One of these is the very major one of funding.
It is often a forbiddingly expensive undertaking to conserve or restore important structures of antiquity that have experienced neglect – the need is much greater than the resources that have traditionally been made available by the State even in relatively stable times economically.
Suggestions were made at Monday’s meeting about identifying and prioritising a couple of heritage projects annually in each Road Area of the Co Council that could be allotted some degree of attention.
While collation and prioritising of at-risk structures or natural features throughout the county is an excellent practical idea, it is very unlikely that our local authorities are going to have the resources to do much about them – and the idea of spending money on them to the neglect of local road repairs would in the final analysis be anathema to public representatives and the people who elect them.
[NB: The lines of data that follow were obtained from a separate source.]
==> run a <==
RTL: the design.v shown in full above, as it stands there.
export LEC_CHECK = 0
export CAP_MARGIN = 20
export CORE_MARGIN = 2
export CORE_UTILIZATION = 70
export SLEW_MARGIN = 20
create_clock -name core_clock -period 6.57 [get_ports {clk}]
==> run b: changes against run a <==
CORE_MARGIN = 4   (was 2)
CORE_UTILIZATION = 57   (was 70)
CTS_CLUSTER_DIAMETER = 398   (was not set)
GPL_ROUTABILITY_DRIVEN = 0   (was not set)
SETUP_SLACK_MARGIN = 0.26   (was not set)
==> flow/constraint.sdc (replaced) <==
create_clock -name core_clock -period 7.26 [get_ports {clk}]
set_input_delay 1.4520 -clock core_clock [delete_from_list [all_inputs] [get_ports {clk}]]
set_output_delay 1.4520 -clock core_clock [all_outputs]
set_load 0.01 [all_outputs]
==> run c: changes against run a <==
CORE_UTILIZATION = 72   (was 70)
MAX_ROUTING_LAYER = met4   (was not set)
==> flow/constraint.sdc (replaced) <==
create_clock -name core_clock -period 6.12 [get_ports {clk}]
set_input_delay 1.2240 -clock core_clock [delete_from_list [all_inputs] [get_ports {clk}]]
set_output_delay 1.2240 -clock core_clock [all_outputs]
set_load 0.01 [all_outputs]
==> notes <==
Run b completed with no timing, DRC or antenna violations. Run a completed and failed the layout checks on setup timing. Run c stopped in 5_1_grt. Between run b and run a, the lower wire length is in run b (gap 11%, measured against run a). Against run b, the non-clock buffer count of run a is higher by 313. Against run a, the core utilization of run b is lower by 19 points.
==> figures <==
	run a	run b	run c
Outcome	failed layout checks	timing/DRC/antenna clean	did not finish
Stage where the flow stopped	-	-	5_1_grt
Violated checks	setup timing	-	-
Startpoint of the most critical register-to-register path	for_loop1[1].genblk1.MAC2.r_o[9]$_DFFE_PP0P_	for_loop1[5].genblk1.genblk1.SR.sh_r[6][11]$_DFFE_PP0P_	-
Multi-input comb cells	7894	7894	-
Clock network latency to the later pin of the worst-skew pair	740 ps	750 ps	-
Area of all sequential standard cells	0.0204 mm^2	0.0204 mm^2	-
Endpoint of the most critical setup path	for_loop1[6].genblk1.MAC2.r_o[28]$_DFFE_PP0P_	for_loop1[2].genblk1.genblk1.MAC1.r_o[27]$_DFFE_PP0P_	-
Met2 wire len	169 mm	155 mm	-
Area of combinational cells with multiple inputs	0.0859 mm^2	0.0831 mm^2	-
This fact-of-life truth leads on to the other impediment that local heritage activists are traditionally confronted with, what might be diplomatically described as the human factor.
Built and natural heritage features are wont to suffer at the hands of people when they get in the way of economic objectives – sometimes through a lack of appreciation of the value of the heritage concerned, sometimes in premeditated disregard of it.
There are of course legal protections intended to deter abuse or destruction of such features, but the fact that abuse and destruction continues suggests that these provisions are either porous in their wording or are not backed up by the substance of consistent enforcement.
We are perhaps in the final analysis inconstant suitors of our heritage and environment – we profess our love for them often, but we are sometimes spendthrift on them, and sometimes neglectful for our own selfish ends.
Yet, as Monday’s meeting of the Co Council demonstrated, the love affair is an enduring one – the desirability of preserving and enhancing our heritage, the vital life-sustaining importance of cherishing the eco-system, is embedded in our identity, and with the proper stimulus and guidance it can still be awakened to very productive ends.

WHO TREATS THE DOCTOR?
It will not matter overmuch, one suspects, to Minister for Health Dr James Reilly that he was this week the subject of a no confidence motion passed by Monaghan Co Council.
Given that he has come through a similar trial successfully in the more significant crucible of Dáil Éireann, the good doctor will probably pay little if any significant heed to the fact that he has lost the trust of the majority of the Council’s elected representatives, and by extension the majority of those who elected them, by his refusal to meet a delegation to discuss Monaghan General Hospital and other health issues, and by his failure to deliver on some admittedly rash promises made in relation to services at the hospital prior to the General Election.
Although the Council itself seemed resigned to the impotence of their gesture – witness the relatively little debate, and the sequel of comedic comments, it provoked – it is by no means an insignificant thing that such a proposal was passed by a local authority.
Dr Reilly can choose to ignore it, just as he can choose to cloak himself in the closed ranks of the Cabinet following the resignation of one of their number on an important point of principle, but the passing of the motion, added to the public view of the many recent mishaps of this most accident-prone of Ministers, is eloquent of widespread unease at the manner in which the health services are being run.
All that is wrong is not Dr Reilly’s fault – but he has proven just as powerless as any of his recent predecessors to correct it, and just as resistant to self-correction when the situation demands it.
It all begs the questions, When the doctor is sick, who treats the doctor? And when the health service is chronically sick, and Dr Reilly can do nothing about it, who is there to supply the cure?